What follows belongs to an exercise in optimizing a design on an open flow for small area and a short achievable clock period; a production flow would make more cautious choices.
Function was checked by simulation only, so behaviour that the tests miss may differ from the original.
Power is estimated from default activity; no workload was simulated.

==> run.sh <==
#!/bin/bash
# synth_recipe.tcl (not shown) runs the flow's synth.tcl, then flattens the netlist and writes it again
# the make line also repeats each setting of config.mk as NAME=value (left out here)
make -C /OpenROAD-flow-scripts/flow DESIGN_CONFIG=/design/flow/config.mk WORK_HOME=/design/flow/orfs CLKGATE_MAP_FILE= SYNTH_SCRIPT=/design/flow/synth_recipe.tcl finish
==> config.mk <==
export PLATFORM = sky130hd
export DESIGN_NAME = tanh9slices
export DESIGN_NICKNAME = tanh9slices
export VERILOG_FILES = /design/flow/design.v
export SDC_FILE = /design/flow/constraint.sdc
export NUM_CORES = 4
export LEC_CHECK = 0
export CAP_MARGIN = 20
export CORE_MARGIN = 2
export CORE_UTILIZATION = 40
export SLEW_MARGIN = 20
==> constraint.sdc <==
create_clock -name core_clock -period 8.0 [get_ports {clk}]
set_input_delay 1.6000 -clock core_clock [delete_from_list [all_inputs] [get_ports {clk}]]
set_output_delay 1.6000 -clock core_clock [all_outputs]
set_load 0.01 [all_outputs]
==> design.v <==
`timescale 1ns / 1ps
module tanh9_lane (
    input  wire        clk,
    input  wire [15:0] x,
    output wire [15:0] y
);
    wire        s_in = x[15];
    wire [14:0] ua   = x[14:0] ^ {15{s_in}};
    wire        sat_in = (ua >= 15'd6144);
    wire lt683  = (ua[12:0] < 13'd683);
    wire lt2048 = (ua[12:0] < 13'd2048);
    wire lt3413 = (ua[12:0] < 13'd3413);
    wire lt4096 = (ua[12:0] < 13'd4096);
    wire lt4779 = (ua[12:0] < 13'd4779);
    wire [6:0] g_in;
    assign g_in[0] = ~sat_in & lt683;
    assign g_in[1] = ~sat_in & lt2048 & ~lt683;
    assign g_in[2] = ~sat_in & lt3413 & ~lt2048;
    assign g_in[3] = ~sat_in & lt4096 & ~lt3413;
    assign g_in[4] = ~sat_in & lt4779 & ~lt4096;
    assign g_in[5] = ~sat_in & ~lt4779;
    assign g_in[6] = sat_in;
    reg        s1_s;
    reg [10:0] s1_u;
    reg [6:0]  s1_g;
    always @(posedge clk) begin
        s1_s <= s_in; s1_u <= ua[10:0]; s1_g <= g_in;
    end
    wire        s = s1_s;
    wire [10:0] u = s1_u;
    wire [6:0]  g = s1_g;
    wire p1 = (g[0] & ~u[0]) | (g[2] & u[0]);
    wire gs2 = g[1] | g[3] | g[4] | g[5];
    wire k3 = g[0] | (gs2 & s);
    wire gs4 = g[3] | g[4] | g[5];
    wire p5 = (gs4 & u[0]) | (g[0] & ~u[1]) | (g[2] & u[1]);
    wire gs6 = g[0] | g[1];
    wire k7 = (gs6 & s);
    wire p8 = (gs4 & u[1]) | (g[0] & ~u[2]) | (g[2] & u[2]);
    wire k9 = (gs6 & s);
    wire gs10 = g[1] | g[2] | g[3] | g[4] | g[5];
    wire p11 = (gs10 & u[0]) | (g[0] & ~u[0]);
    wire p12 = (gs4 & u[2]) | (g[0] & ~u[3]) | (g[2] & u[3]);
    wire gs13 = g[2] | g[3] | g[4] | g[5];
    wire k14 = g[0] | (gs13 & s);
    wire p15 = (gs10 & u[1]) | (g[0] & ~u[1]);
    wire p16 = (gs4 & u[3]) | (g[0] & ~u[4]) | (g[2] & u[4]);
    wire gs17 = g[3] | g[4];
    wire p18 = (gs17 & u[0]);
    wire gs19 = g[0] | g[3] | g[4];
    wire k20 = (gs19 & s);
    wire p21 = (gs10 & u[2]) | (g[0] & ~u[5]);
    wire p22 = (gs4 & u[4]) | (g[0] & ~u[2]) | (g[2] & u[5]);
    wire p23 = (gs17 & u[1]) | (g[5] & u[0]);
    wire gs24 = g[0] | g[5];
    wire k25 = (gs24 & s);
    wire p26 = (gs10 & u[3]) | (g[0] & ~u[0]);
    wire p27 = (gs4 & u[5]) | (g[0] & ~u[3]) | (g[1] & u[0]) | (g[2] & u[6]);
    wire p28 = (gs17 & u[2]) | (g[0] & ~u[6]) | (g[5] & u[1]);
    wire k29 = g[0] | (g[1] & s);
    wire p30 = (gs10 & u[4]) | (g[0] & ~u[1]);
    wire p31 = (gs4 & u[6]) | (g[0] & ~u[4]) | (g[1] & u[1]) | (g[2] & u[7]);
    wire p32 = (gs17 & u[3]) | (g[0] & ~u[7]) | (g[5] & u[2]);
    wire p33 = (gs17 & u[0]);
    wire k34 = (gs19 & s);
    wire p35 = (gs10 & u[5]) | (g[0] & ~u[5]);
    wire p36 = (gs4 & u[7]) | (g[0] & ~u[2]) | (g[1] & u[2]) | (g[2] & u[8]);
    wire p37 = (gs17 & u[1]) | (g[0] & ~u[8]) | (g[1] & u[0]) | (g[5] & u[3]);
    wire p38 = (gs17 & u[4]);
    wire k39 = (gs6 & s);
    wire p40 = (gs10 & u[6]) | (g[0] & ~u[3]);
    wire p41 = (gs4 & u[8]) | (g[0] & ~u[6]) | (g[1] & u[1]) | (g[2] & u[9]);
    wire p42 = (gs17 & u[5]) | (g[0] & ~u[9]) | (g[1] & u[3]) | (g[2] & u[0]) | (g[5] & u[4]);
    wire p43 = (gs17 & u[2]);
    wire gs44 = g[0] | g[2];
    wire k45 = (gs44 & s);
    wire p46 = (gs10 & u[7]) | (g[0] & ~u[4]);
    wire p47 = (gs4 & u[9]) | (g[0] & ~u[7]) | (g[1] & u[4]) | (g[2] & u[1]);
    wire p48 = (gs17 & u[6]) | (g[1] & u[2]) | (g[2] & u[10]) | (g[5] & u[5]);
    wire p49 = (gs17 & u[3]) | (g[1] & u[0]);
    wire k50 = (g[0] & ~s) | (g[1] & s);
    wire p51 = (gs10 & u[8]) | (g[0] & ~u[8]);
    wire p52 = (gs17 & u[4]) | (g[5] & u[10]) | (g[0] & ~u[5]) | (g[1] & u[1]) | (g[2] & u[2]);
    wire p53 = (gs17 & u[7]) | (g[0] & u[0]) | (g[1] & u[5]) | (g[5] & u[6]);
    wire p54 = (g[1] & u[3]) | (g[3] & u[10]);
    wire k55 = (g[0] & ~s) | (g[6] & s);
    wire p56 = (gs10 & u[9]) | (g[0] & u[1]);
    wire p57 = (gs17 & u[5]) | (g[0] & ~u[6]) | (g[1] & u[4]) | (g[2] & u[3]) | (g[5] & u[7]);
    wire p58 = (gs17 & u[8]) | (g[0] & ~u[9]) | (g[1] & u[2]);
    wire p59 = (g[1] & u[6]);
    wire gs60 = g[0] | g[6];
    wire k61 = (gs60 & ~s) | g[4];
    wire gs62 = g[1] | g[2] | g[3] | g[5];
    wire p63 = (gs62 & u[10]) | (g[4] & u[9]) | (g[0] & u[2]);
    wire p64 = (gs17 & u[6]) | (g[0] & ~u[7]) | (g[1] & u[7]) | (g[2] & u[4]) | (g[5] & u[8]);
    wire p65 = (g[1] & u[5]) | (g[3] & u[9]);
    wire p66 = (g[1] & u[3]);
    wire gs67 = g[3] | g[4] | g[5] | g[6];
    wire k68 = (g[0] & s) | gs67;
    wire p69 = (gs17 & u[7]) | (g[0] & ~u[8]) | (g[1] & u[4]) | (g[2] & u[5]) | (g[5] & u[9]);
    wire p70 = (g[0] & u[3]) | (g[1] & u[8]) | (g[3] & u[10]);
    wire p71 = (g[1] & u[6]);
    wire gs72 = g[0] | g[2] | g[3] | g[5];
    wire k73 = gs72;
    wire p74 = (gs17 & u[8]) | (g[0] & ~u[9]) | (g[1] & u[9]) | (g[2] & u[6]) | (g[5] & u[10]);
    wire p75 = (g[0] & u[4]) | (g[1] & u[7]);
    wire p76 = (g[1] & u[5]);
    wire gs77 = g[0] | g[1] | g[2] | g[6];
    wire k78 = gs77;
    wire p79 = (gs17 & u[9]) | (g[0] & u[5]) | (g[1] & u[10]) | (g[2] & u[7]);
    wire p80 = (g[1] & u[8]);
    wire p81 = (g[1] & u[6]);
    wire gs82 = g[4] | g[6];
    wire k83 = gs82;
    wire p84 = (g[0] & u[6]) | (g[1] & u[9]) | (g[2] & u[8]) | (g[3] & u[10]);
    wire p85 = (g[1] & u[7]);
    wire gs86 = g[0] | g[1] | g[5] | g[6];
    wire k87 = gs86;
    wire p88 = (g[0] & u[7]) | (g[1] & u[10]) | (g[2] & u[9]);
    wire p89 = (g[1] & u[8]);
    wire gs90 = g[0] | g[1] | g[4] | g[5] | g[6];
    wire k91 = gs90;
    wire p92 = (g[0] & u[8]) | (g[1] & u[9]) | (g[2] & u[10]);
    wire gs93 = g[0] | g[3] | g[4] | g[5] | g[6];
    wire k94 = gs93;
    wire p95 = (g[0] & u[9]) | (g[1] & u[10]);
    wire gs96 = g[0] | g[2] | g[3] | g[4] | g[5] | g[6];
    wire k97 = gs96;
    wire k98 = gs96;
    wire s99 = p30 ^ p31;
    wire c100 = p30 & p31;
    wire s101 = p35 ^ p36 ^ p37;
    wire c102 = (p35 & p36) | (p35 & p37) | (p36 & p37);
    wire s103 = p40 ^ p41 ^ p42;
    wire c104 = (p40 & p41) | (p40 & p42) | (p41 & p42);
    wire s105 = p46 ^ p47 ^ p48;
    wire c106 = (p46 & p47) | (p46 & p48) | (p47 & p48);
    wire s107 = p51 ^ p52 ^ p53;
    wire c108 = (p51 & p52) | (p51 & p53) | (p52 & p53);
    wire s109 = p56 ^ p57 ^ p58;
    wire c110 = (p56 & p57) | (p56 & p58) | (p57 & p58);
    wire s111 = p63 ^ p64 ^ p65;
    wire c112 = (p63 & p64) | (p63 & p65) | (p64 & p65);
    wire s113 = p69 ^ p70;
    wire c114 = p69 & p70;
    wire s115 = p74 ^ p75;
    wire c116 = p74 & p75;
    wire s117 = p79 ^ p80;
    wire c118 = p79 & p80;
    wire s119 = p15 ^ p16;
    wire c120 = p15 & p16;
    wire s121 = p21 ^ p22 ^ p23;
    wire c122 = (p21 & p22) | (p21 & p23) | (p22 & p23);
    wire s123 = p26 ^ p27 ^ p28;
    wire c124 = (p26 & p27) | (p26 & p28) | (p27 & p28);
    wire s125 = p32 ^ p33 ^ k34;
    wire c126 = (p32 & p33) | (p32 & k34) | (p33 & k34);
    wire s127 = p38 ^ k39 ^ s101;
    wire c128 = (p38 & k39) | (p38 & s101) | (k39 & s101);
    wire s129 = p43 ^ k45 ^ s103;
    wire c130 = (p43 & k45) | (p43 & s103) | (k45 & s103);
    wire s131 = p49 ^ k50 ^ s105;
    wire c132 = (p49 & k50) | (p49 & s105) | (k50 & s105);
    wire s133 = p54 ^ k55 ^ s107;
    wire c134 = (p54 & k55) | (p54 & s107) | (k55 & s107);
    wire s135 = p59 ^ k61 ^ s109;
    wire c136 = (p59 & k61) | (p59 & s109) | (k61 & s109);
    wire s137 = p66 ^ k68 ^ s111;
    wire c138 = (p66 & k68) | (p66 & s111) | (k68 & s111);
    wire s139 = p71 ^ k73 ^ s113;
    wire c140 = (p71 & k73) | (p71 & s113) | (k73 & s113);
    wire s141 = p76 ^ k78 ^ s115;
    wire c142 = (p76 & k78) | (p76 & s115) | (k78 & s115);
    wire s143 = p81 ^ k83 ^ s117;
    wire c144 = (p81 & k83) | (p81 & s117) | (k83 & s117);
    wire s145 = p84 ^ p85 ^ k87;
    wire c146 = (p84 & p85) | (p84 & k87) | (p85 & k87);
    wire s147 = p88 ^ p89;
    wire c148 = p88 & p89;
    wire s149 = p11 ^ p12;
    wire c150 = p11 & p12;
    wire s151 = p18 ^ k20 ^ s119;
    wire c152 = (p18 & k20) | (p18 & s119) | (k20 & s119);
    wire s153 = k25 ^ s121 ^ c120;
    wire c154 = (k25 & s121) | (k25 & c120) | (s121 & c120);
    wire s155 = k29 ^ s123 ^ c122;
    wire c156 = (k29 & s123) | (k29 & c122) | (s123 & c122);
    wire s157 = s99 ^ s125 ^ c124;
    wire c158 = (s99 & s125) | (s99 & c124) | (s125 & c124);
    wire s159 = c100 ^ s127 ^ c126;
    wire c160 = (c100 & s127) | (c100 & c126) | (s127 & c126);
    wire s161 = c102 ^ s129 ^ c128;
    wire c162 = (c102 & s129) | (c102 & c128) | (s129 & c128);
    wire s163 = c104 ^ s131 ^ c130;
    wire c164 = (c104 & s131) | (c104 & c130) | (s131 & c130);
    wire s165 = c106 ^ s133 ^ c132;
    wire c166 = (c106 & s133) | (c106 & c132) | (s133 & c132);
    wire s167 = c108 ^ s135 ^ c134;
    wire c168 = (c108 & s135) | (c108 & c134) | (s135 & c134);
    wire s169 = c110 ^ s137 ^ c136;
    wire c170 = (c110 & s137) | (c110 & c136) | (s137 & c136);
    wire s171 = c112 ^ s139 ^ c138;
    wire c172 = (c112 & s139) | (c112 & c138) | (s139 & c138);
    wire s173 = c114 ^ s141 ^ c140;
    wire c174 = (c114 & s141) | (c114 & c140) | (s141 & c140);
    wire s175 = c116 ^ s143 ^ c142;
    wire c176 = (c116 & s143) | (c116 & c142) | (s143 & c142);
    wire s177 = c118 ^ s145 ^ c144;
    wire c178 = (c118 & s145) | (c118 & c144) | (s145 & c144);
    wire s179 = k91 ^ s147 ^ c146;
    wire c180 = (k91 & s147) | (k91 & c146) | (s147 & c146);
    wire s181 = p92 ^ k94 ^ c148;
    wire c182 = (p92 & k94) | (p92 & c148) | (k94 & c148);
    wire s183 = p95 ^ k97;
    wire c184 = p95 & k97;
    wire [21:0] ra = {k98, s183, s181, s179, s177, s175, s173, s171, s169, s167, s165, s163, s161, s159, s157, s155, s153, s151, k14, p8, p5, p1};
    wire [21:0] rb = {c184, c182, c180, c178, c176, c174, c172, c170, c168, c166, c164, c162, c160, c158, c156, c154, c152, c150, s149, k9, k7, k3};
    wire [21:0] sum = ra + rb;
    reg        s2_s;
    reg [10:0] s2_r;
    always @(posedge clk) begin
        s2_s <= s; s2_r <= sum[21:11];
    end
    reg        s3_s;
    reg [10:0] s3_y;
    always @(posedge clk) begin
        s3_s <= s2_s; s3_y <= s2_r ^ {11{s2_s}};
    end
    assign y = {{5{s3_s}}, s3_y};
endmodule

**The problem**.
The reply should consist solely of the lines above from the one that has "wire s173 = c114 ^ s141 ^ c140;" through the one that has "reg [10:0] s2_r;", reproduced exactly.

**Output for this exercise**.
    wire s173 = c114 ^ s141 ^ c140;
    wire c174 = (c114 & s141) | (c114 & c140) | (s141 & c140);
    wire s175 = c116 ^ s143 ^ c142;
    wire c176 = (c116 & s143) | (c116 & c142) | (s143 & c142);
    wire s177 = c118 ^ s145 ^ c144;
    wire c178 = (c118 & s145) | (c118 & c144) | (s145 & c144);
    wire s179 = k91 ^ s147 ^ c146;
    wire c180 = (k91 & s147) | (k91 & c146) | (s147 & c146);
    wire s181 = p92 ^ k94 ^ c148;
    wire c182 = (p92 & k94) | (p92 & c148) | (k94 & c148);
    wire s183 = p95 ^ k97;
    wire c184 = p95 & k97;
    wire [21:0] ra = {k98, s183, s181, s179, s177, s175, s173, s171, s169, s167, s165, s163, s161, s159, s157, s155, s153, s151, k14, p8, p5, p1};
    wire [21:0] rb = {c184, c182, c180, c178, c176, c174, c172, c170, c168, c166, c164, c162, c160, c158, c156, c154, c152, c150, s149, k9, k7, k3};
    wire [21:0] sum = ra + rb;
    reg        s2_s;
    reg [10:0] s2_r;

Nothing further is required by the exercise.